Abstract
This study was conducted to better understand the prognostic factors influencing the disease progression and mortality in patients with human immunodeficiency virus (HIV)/acquired immunodeficiency syndrome (AIDS) in a high–middle-income country. This registry-based retrospective cohort study was conducted in Tehran from April 2004 to March 2014. We enrolled 2473 HIV-infected patients who had a medical record in Behavioral Diseases Counseling Centers. The outcomes of interest were the estimation of time: (1) from HIV diagnosis to AIDS progression and (2) from AIDS to AIDS-related death. The 1-year, 5-year, and 10-year probability of disease progression from HIV diagnosis to AIDS was 45.0%, 69.9%, and 90.4%, and that of AIDS-related death was 17.2%, 30.3%, and 39.2%, respectively. Multivariate Cox regression analysis indicated that AIDS progression was significantly associated with male sex (P = 0.022), an increase in age (P = 0.001), low educational levels (P = 0.001), and a decreased level of CD4 cell count (P = 0.001). Furthermore, the AIDS-related mortality was significantly associated with male sex (P = 0.010), tuberculosis coinfection (P = 0.001), and antiretroviral therapy (P = 0.001).

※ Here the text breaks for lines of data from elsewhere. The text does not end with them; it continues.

### src/design/blha_pkg.sv
// ----------------------------------------------------------------------------
// blha_pkg: shared types and codes for the block-list heap allocator
// Command and status codes, percentage width, divider result bundle.
// ----------------------------------------------------------------------------
package blha_pkg;

    localparam int CMD_W = 3;
    localparam int STATUS_W = 2;
    localparam int PCT_W = 7;
    localparam int PCT_CNT_W = $clog2(PCT_W);

    localparam logic [CMD_W-1:0] CMD_BUMP  = 3'd0;
    localparam logic [CMD_W-1:0] CMD_FIRST = 3'd1;
    localparam logic [CMD_W-1:0] CMD_BEST  = 3'd2;
    localparam logic [CMD_W-1:0] CMD_SPLIT = 3'd3;
    localparam logic [CMD_W-1:0] CMD_FREE  = 3'd4;

    localparam logic [STATUS_W-1:0] ST_OK       = 2'd0;
    localparam logic [STATUS_W-1:0] ST_NO_SPACE = 2'd1;
    localparam logic [STATUS_W-1:0] ST_FULL     = 2'd2;
    localparam logic [STATUS_W-1:0] ST_NO_BLOCK = 2'd3;

    localparam logic [PCT_W-1:0] PCT_SCALE = 7'd100;

    typedef struct packed {
        logic             done;
        logic [PCT_W-1:0] quotient;
    } div_res_t;

endpackage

The results of this study indicated that progression to AIDS and AIDS-related death is affected by several modifiable and non-modifiable predictors. We indicated that a substantial proportion of the HIV-positive people were unaware of their status and were diagnosed very late. This hidden source of HIV infection had the opportunity to transmit the infection to other people.
Acknowledgments
This was part of the M.Sc. thesis in Epidemiology. We would like to appreciate the Vice-chancellor of Education for technical support and the Vice-chancellor of Research and Technology of Hamadan University of Medical Sciences for financial support of this work. We also thank the staff and managers of the Imam Khomeini and Zamzam Behavioral Diseases Counseling Centers for their collaboration with this study.
Disclosure statement
No potential conflict of interest was reported by the authors.